Marked elevations of the C-reactive protein were also seen in patients with inflammatory conditions and dying heart muscle. The authors noted that the study found a high correlation between increased levels of C-reactive protein in the blood and increased numbers of unstable plaque in the network of coronary arteries.
“The results of the current study suggest that high-sensitivity C-reactive protein (hsCRP) is a marker for coronary atherosclerosis, especially those lesions rich in lipid core and macrophages. Elevated serum levels of hsCRP were greatest in hearts harboring acute rupture and erosion. However, we were unable to demonstrate any significant increase or spike in serum hsCRP with lethal acute coronary thrombosis as compared to patients dying with stable plaque. It is unclear whether the lack of significance is due to the relatively small sample size or whether inflammatory mechanisms represent only a portion of the risk for developing fatal thrombosis,” they concluded.
“Despite a relatively small number of cases, we observed a significant association of hsCRP with risk of dying from stable plaque, strengthening the role of hsCRP as a major risk factor for the development of clinical manifestations of coronary artery disease.”
Angry Young Men Less Likely to Become Old Men
Know a young man who becomes angry rather than contemplative? He faces three times the normal risk of developing premature heart disease, according to researchers from Johns Hopkins University School of Medicine, in a study published in the April 22, 2002 issue of the Archives of Internal Medicine (Arch Intern Med. 2002;162:901–906).
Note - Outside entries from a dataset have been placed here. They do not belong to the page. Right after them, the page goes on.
Background: an optimization exercise with open tools, aiming at small area. Do not read the settings as production practice.
In this exercise RTL edits were held to simulation tests only and were not proved equivalent to the original.

[flow/run.sh]
#!/bin/bash
# synth_recipe.tcl (not shown) runs the flow's synth.tcl, then flattens the netlist and writes it again
# the make line also repeats each setting of config.mk as NAME=value (left out here)
make -C /OpenROAD-flow-scripts/flow DESIGN_CONFIG=/design/flow/config.mk WORK_HOME=/design/flow/orfs CLKGATE_MAP_FILE= SYNTH_SCRIPT=/design/flow/synth_recipe.tcl finish
[flow/config.mk]
export PLATFORM = sky130hd
export DESIGN_NAME = pwm_gen
export DESIGN_NICKNAME = pwm_gen
export VERILOG_FILES = /design/flow/design.v
export SDC_FILE = /design/flow/constraint.sdc
export NUM_CORES = 8
export LEC_CHECK = 0
export CAP_MARGIN = 20
export CORE_MARGIN = 2
export CORE_UTILIZATION = 40
export CTS_CLUSTER_DIAMETER = 80
export CTS_CLUSTER_SIZE = 24
export SLEW_MARGIN = 20
[flow/constraint.sdc]
create_clock -name core_clock -period 30.0 [get_ports {clk}]
set_input_delay 6.0000 -clock core_clock [delete_from_list [all_inputs] [get_ports {clk}]]
set_output_delay 6.0000 -clock core_clock [all_outputs]
set_load 0.01 [all_outputs]
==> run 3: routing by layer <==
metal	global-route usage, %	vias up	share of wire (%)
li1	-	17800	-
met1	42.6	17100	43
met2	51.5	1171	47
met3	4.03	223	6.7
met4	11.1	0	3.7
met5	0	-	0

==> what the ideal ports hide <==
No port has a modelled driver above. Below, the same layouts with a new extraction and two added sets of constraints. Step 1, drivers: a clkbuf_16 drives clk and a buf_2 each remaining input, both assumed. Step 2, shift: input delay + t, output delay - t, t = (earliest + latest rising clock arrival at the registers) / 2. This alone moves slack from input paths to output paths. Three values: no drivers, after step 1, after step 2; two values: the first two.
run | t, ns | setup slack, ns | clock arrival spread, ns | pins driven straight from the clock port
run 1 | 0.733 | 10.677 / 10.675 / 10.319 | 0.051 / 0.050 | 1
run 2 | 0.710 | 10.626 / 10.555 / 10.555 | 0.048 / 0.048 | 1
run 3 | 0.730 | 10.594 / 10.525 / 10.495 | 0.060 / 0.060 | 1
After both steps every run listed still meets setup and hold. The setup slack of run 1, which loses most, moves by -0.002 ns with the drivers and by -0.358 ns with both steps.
Context: an optimization exercise on an open-source flow, tuned for small area, a short achievable clock period and few clock cycles per item. The choices shown serve that exercise and are no tape-out recipe. Where RTL was checked, it was by simulation tests only, not by an equivalence proof against the original. Function not checked in runs 1, 2 and 7: the RTL went through the layout flow alone. Power is estimated from default activity; no workload was simulated.

## flow/design.v (module list and top-level ports; edited modules follow where they fit)
// module le_fpu: 287 lines
// module le_fpu_cadd: 35 lines
// module le_fpu_mul24cs: 2101 lines
module le_fpu (
    input  wire        clk,
    input  wire        rst,
    input  wire        in_valid,
    output wire        in_ready,
    input  wire [3:0]  in_fn,
    input  wire [31:0] in_a,
    input  wire [31:0] in_b,
    input  wire [31:0] in_c,
    output reg         out_valid,
    output reg  [31:0] out_result,
    output reg  [3:0]  out_flags
);
  // ...
==> flow/flow/run.sh <==
#!/bin/bash
# Own layout flow: the standard layout (standard.sh, all steps unchanged) with one
# hook after global placement, flow/ports.tcl, which gives the port buffers that the
# standard flow inserts a regular buffer cell (sky130_fd_sc_hd__buf_4) in place of the
# slow delay-buffer cell it picks by default. All output of the layout goes to
# standard.log here; ORFS's per-step logs stay under orfs/logs.
set -euo pipefail
W=$(pwd)
export POST_GLOBAL_PLACE_TCL="$W/flow/ports.tcl"
bash standard.sh finish > "$W/standard.log" 2>&1
==> flow/flow/ports.tcl <==
# Port buffers: the standard flow's flow inserts one buffer per input and output port (buffer_ports).
# Give them a regular buffer cell instead of the slow delay-buffer cell picked by default.
set n_swapped 0
foreach inst [[ord::get_db_block] getInsts] {
  set name [$inst getName]
  if {[regexp {^(input|output)[0-9]+$} $name]} {
    set master [[$inst getMaster] getName]
    if {$master ne "sky130_fd_sc_hd__buf_4"} {
      replace_cell [get_cells $name] [get_lib_cells */sky130_fd_sc_hd__buf_4]
      incr n_swapped
    }
  }
}
puts "ports.tcl: $n_swapped port buffers set to sky130_fd_sc_hd__buf_4"
==> flow/standard.sh <==
#!/bin/bash
# synth_recipe.tcl (not shown) runs the flow's synth.tcl, then flattens the netlist and writes it again
# the make line also repeats each setting of config.mk as NAME=value (left out here)
make -C /OpenROAD-flow-scripts/flow DESIGN_CONFIG=/design/flow/config.mk WORK_HOME=/design/flow/orfs CLKGATE_MAP_FILE= SYNTH_SCRIPT=/design/flow/synth_recipe.tcl "${@:-finish}"
==> flow/config.mk <==
export PLATFORM = sky130hd
export DESIGN_NAME = le_fpu
export DESIGN_NICKNAME = le_fpu
export VERILOG_FILES = /design/flow/design.v
export SDC_FILE = /design/flow/constraint.sdc
export NUM_CORES = 4
export LEC_CHECK = 0
export CAP_MARGIN = 20
export CORE_MARGIN = 2
export CORE_UTILIZATION = 60
export CTS_CLUSTER_DIAMETER = 100
export CTS_CLUSTER_SIZE = 20
export PLACE_DENSITY = 0.7
export SLEW_MARGIN = 20
==> flow/constraint.sdc <==
create_clock -name core_clock -period 30.0 [get_ports {clk}]
set_input_delay 6.0000 -clock core_clock [delete_from_list [all_inputs] [get_ports {clk}]]
set_output_delay 6.0000 -clock core_clock [all_outputs]
set_load 0.01 [all_outputs]
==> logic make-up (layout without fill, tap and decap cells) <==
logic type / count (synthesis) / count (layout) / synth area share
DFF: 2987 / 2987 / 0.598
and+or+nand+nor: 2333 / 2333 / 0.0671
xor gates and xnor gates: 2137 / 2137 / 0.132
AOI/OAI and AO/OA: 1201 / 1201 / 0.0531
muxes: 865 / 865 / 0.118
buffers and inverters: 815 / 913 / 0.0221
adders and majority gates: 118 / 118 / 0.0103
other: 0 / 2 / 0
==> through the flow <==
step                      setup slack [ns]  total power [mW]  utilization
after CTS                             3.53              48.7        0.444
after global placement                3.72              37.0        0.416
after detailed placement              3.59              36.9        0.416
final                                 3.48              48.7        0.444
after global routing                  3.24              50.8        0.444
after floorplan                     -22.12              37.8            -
Source: an optimization exercise on an open RTL-to-GDS flow (aim: small area, a short achievable clock period and few clock cycles per item). Production flows keep margins and buffers that such runs may drop. At most, simulation tests tie the RTL to the original design; equivalence was not proved.

Design tau_arith, start of the top module:
module tau_arith (
    input  wire        clk,
    input  wire        rst,           
    input  wire        in_valid,
    output wire        in_ready,
    input  wire        in_fn,         
    input  wire [63:0] in_a,
    input  wire [63:0] in_b,
    output reg         out_valid,
    output reg  [63:0] out_result,
    output reg         out_range
);
    localparam [31:0] NS_PER_SEC = 32'd1_000_000_000;
    localparam [24:0] D5         = 25'd1_953_125;           
    reg        s1_v;
    reg        s1_fn;
    reg        s1_rng;            
    reg        s1_m1, s1_m3;      
    reg [10:0] s1_kc;            
    reg [31:0] s1_ahi;            
    reg [31:0] s1_d;              
    reg [31:0] s1_bhi;            
    reg [31:0] s1_xlo;            
    reg [29:0] s1_alo;            
    reg        s2_v;              
    reg        s2_fn, s2_rng, s2_m1, s2_m3;
    reg [31:0] s2_ahi;
    reg [64:0] s2_a, s2_b;        
    reg        busy;              
    reg        wres;              
    reg  [2:0] cnt;               
    reg [34:0] dq;                
    reg [20:0] w_r;               
    reg [31:0] w_sec;             
    reg  [8:0] w_lo;              
    reg  [1:0] w_x;               
    reg        w_rng;             
    wire        in_abad = (in_a[31:0] >= NS_PER_SEC);
    wire        in_bbad = (in_b[31:0] >= NS_PER_SEC);
    wire        in_m1   = (&in_b[63:31]) | ~(|in_b[63:31]);    
  ...
export LEC_CHECK = 0
export CAP_MARGIN = 20
export CORE_MARGIN = 2
export CORE_UTILIZATION = 40
export SLEW_MARGIN = 20
create_clock -name core_clock -period 14.0 [get_ports {clk}]
standard.sh (not shown) runs the stock make flow with config.mk's settings and CLKGATE_MAP_FILE= SYNTH_SCRIPT=/design/flow/synth_recipe.tcl, a recipe that flattens the netlist after the stock synthesis.
==> flow/flow/run.sh <==
#!/bin/bash
# The standard layout, with repair_timing asked for more setup slack than the
# clock period needs (so that it sizes the critical paths up), and the port
# buffers made with sky130_fd_sc_hd__buf_2.
set -euo pipefail
bash standard.sh SETUP_SLACK_MARGIN=9 "BUFFER_PORTS_ARGS=-buffer_cell sky130_fd_sc_hd__buf_2" finish > standard_make.log 2>&1
Change:
--- a/flow/design.v
+++ b/flow/design.v
@@ -27,56 +27,37 @@
     reg [31:0] s2_ahi;
     reg [64:0] s2_a, s2_b;        
     reg        busy;              
     reg        wres;              
     reg  [2:0] cnt;               
     reg [34:0] dq;                
     reg [20:0] w_r;               
     reg [31:0] w_sec;             
     reg  [8:0] w_lo;              
     reg  [1:0] w_x;               
     reg        w_rng;             
-    wire        in_abad = (in_a[31:0] >= NS_PER_SEC);
-    wire        in_bbad = (in_b[31:0] >= NS_PER_SEC);
-    wire        in_m1   = (&in_b[63:31]) | ~(|in_b[63:31]);    
-    wire        in_m3   = (&in_b[63:40]) | ~(|in_b[63:40]);    
     wire last  = busy & (cnt == 3'd1);
     wire s2_add = s2_v & ~s2_fn & ~s2_rng;
     wire s2_res = s2_v & (s2_fn | s2_rng);
     wire [2:0] cnt_set = s2_m1 ? 3'd1 : s2_m3 ? 3'd3 : 3'd7;
     wire busy_n  = s2_add | (busy & ~last);
     wire wres_n  = s2_res & last;
     wire [2:0] cnt1  = s2_add ? cnt_set : (cnt - 3'd1);
     wire       last1 = busy_n & (cnt1 == 3'd1);
     wire s1_add = s1_v & ~s1_fn & ~s1_rng;
     wire s1_res = s1_v & (s1_fn | s1_rng);
-    reg        rdy;
-    assign in_ready = rdy;
-    wire [2:0] n_cnt    = s2_add ? cnt_set : busy ? (cnt - 3'd1) : cnt;
-    wire       n_busy   = ~rst & busy_n;
-    wire       n_last   = n_busy & (n_cnt == 3'd1);
-    wire       n_s2_add = ~rst & s1_add;
-    wire [2:0] n_set2   = s1_m1 ? 3'd1 : s1_m3 ? 3'd3 : 3'd7;
-    wire       n_busy1  = n_s2_add | (n_busy & ~n_last);
-    wire [2:0] n_cnt1   = n_s2_add ? n_set2 : (n_cnt - 3'd1);
-    wire       n_last1  = n_busy1 & (n_cnt1 == 3'd1);
-    wire       n_s1_v   = ~rst & in_valid & rdy;
-    wire       n_s1_add = n_s1_v & ~in_fn & ~in_abad;
-    wire       n_s1_res = n_s1_v & (in_fn | in_abad);
-    wire [2:0] n_set1   = in_m1 ? 3'd1 : in_m3 ? 3'd3 : 3'd7;
-    wire [2:0] n_cnt2   = n_s1_add ? n_set1 : (n_cnt1 - 3'd1);
-    wire       n_busy2  = n_s1_add | (n_busy1 & ~n_last1);
-    wire       n_last2  = n_busy2 & (n_cnt2 == 3'd1);
-    wire       n_wres2  = n_s1_res & n_last1;
-    always @(posedge clk)
-        rdy <= (~n_busy2 | n_last2) & (~n_wres2 | n_last2);
+    wire [2:0] cnt2  = s1_add ? (s1_m1 ? 3'd1 : s1_m3 ? 3'd3 : 3'd7) : (cnt1 - 3'd1);
+    wire busy2   = s1_add | (busy_n & ~last1);
+    wire last2   = busy2 & (cnt2 == 3'd1);
+    wire wres2   = s1_res & last1;
+    assign in_ready = (~busy2 | last2) & (~wres2 | last2);
     wire [20:0] rem  = w_r;
     wire [25:0] rp   = {rem, dq[34:30]};
     wire [32:0] ge;
     genvar gi;
     assign ge[0]  = 1'b1;
     assign ge[32] = 1'b0;
     generate
         for (gi = 1; gi < 32; gi = gi + 1) begin : g_cmp
             assign ge[gi] = (rp >= gi * D5);
         end
     endgenerate
@@ -2460,22 +2441,26 @@
     wire shy_2321 = shp_2169 ^ (shg_2244 | shp_2245);
     wire shy_2322 = shp_2171 ^ (shg_2266 | shp_2267);
     wire shy_2323 = shp_2173 ^ (shg_2236 | shp_2237);
     wire shy_2324 = shp_2175 ^ (shg_2268 | shp_2269);
     wire shy_2325 = shp_2177 ^ (shg_2246 | shp_2247);
     wire shy_2326 = shp_2179 ^ (shg_2270 | shp_2271);
     wire shy_2327 = shp_2181 ^ (shg_2232 | shp_2233);
     wire shy_2328 = shp_2183 ^ (shg_2272 | shp_2273);
     wire shy_2329 = shp_2185 ^ (shg_2248 | shp_2249);
     wire [26:0] ph0 = {shx_2302, shx_2301, shx_2300, shx_2299, shx_2298, shx_2297, shx_2296, shx_2295, shx_2294, shx_2293, shx_2292, shx_2291, shx_2290, shx_2289, shx_2288, shx_2287, shx_2286, shx_2285, shx_2284, shx_2283, shx_2282, shx_2281, shx_2280, shx_2279, shx_2278, shx_2277, shx_2276};
     wire [26:0] ph1 = {shy_2329, shy_2328, shy_2327, shy_2326, shy_2325, shy_2324, shy_2323, shy_2322, shy_2321, shy_2320, shy_2319, shy_2318, shy_2317, shy_2316, shy_2315, shy_2314, shy_2313, shy_2312, shy_2311, shy_2310, shy_2309, shy_2308, shy_2307, shy_2306, shy_2305, shy_2304, shy_2303};
+    wire        in_abad = (in_a[31:0] >= NS_PER_SEC);
+    wire        in_bbad = (in_b[31:0] >= NS_PER_SEC);
+    wire        in_m1   = (&in_b[63:31]) | ~(|in_b[63:31]);    
+    wire        in_m3   = (&in_b[63:40]) | ~(|in_b[63:40]);    
     wire [3:0]  in_k    = {in_fn, ~in_fn & ~in_m3, ~in_fn & ~in_m1 & in_m3, ~in_fn & in_m1};
     always @(posedge clk) begin
         s1_fn  <= in_fn;
         s1_rng <= in_abad | (in_fn & in_bbad);
         s1_m1  <= in_m1;
         s1_m3  <= in_m3;
         s1_kc[0] <= in_k[3];
         s1_kc[1] <= in_k[0] | in_k[2];
         s1_kc[2] <= in_k[1];
         s1_kc[3] <= in_k[0] | in_k[1] | in_k[2];
         s1_kc[4] <= in_k[0];
What happened: Via count came out higher slightly. Die area came out higher slightly. Worst hold slack hardly moves. Cell area came out higher slightly. Synthesized cell count came out higher slightly. Maximum frequency came out lower slightly. Worst setup slack got worse by 0.020 ns. Clock skew came out higher by 0.040 ns. Routed wire length came out lower slightly. Critical path depth came out higher by 2. Core utilization came out higher by 0.56 points. Area after synthesis came out higher slightly.
Testbench counts after the change, summed over its fixed seeds: cycles 36,108, items 16,000.
Function not checked in the first run of this note: the RTL went through the layout flow alone.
Young men who participate in gripe sessions or become irritable more easily were 5 times more likely to have an early heart attack, even without a family history of heart disease, the researchers reported.
“In this study, hot tempers predicted disease long before other traditional risk factors like diabetes and hypertension became apparent,” said Patricia P. Chang, MD, the study’s lead author and a cardiology fellow. “The most important thing angry young men can do is get professional help to manage their tempers, especially since previous studies have shown that those who already had heart disease got better with anger management.”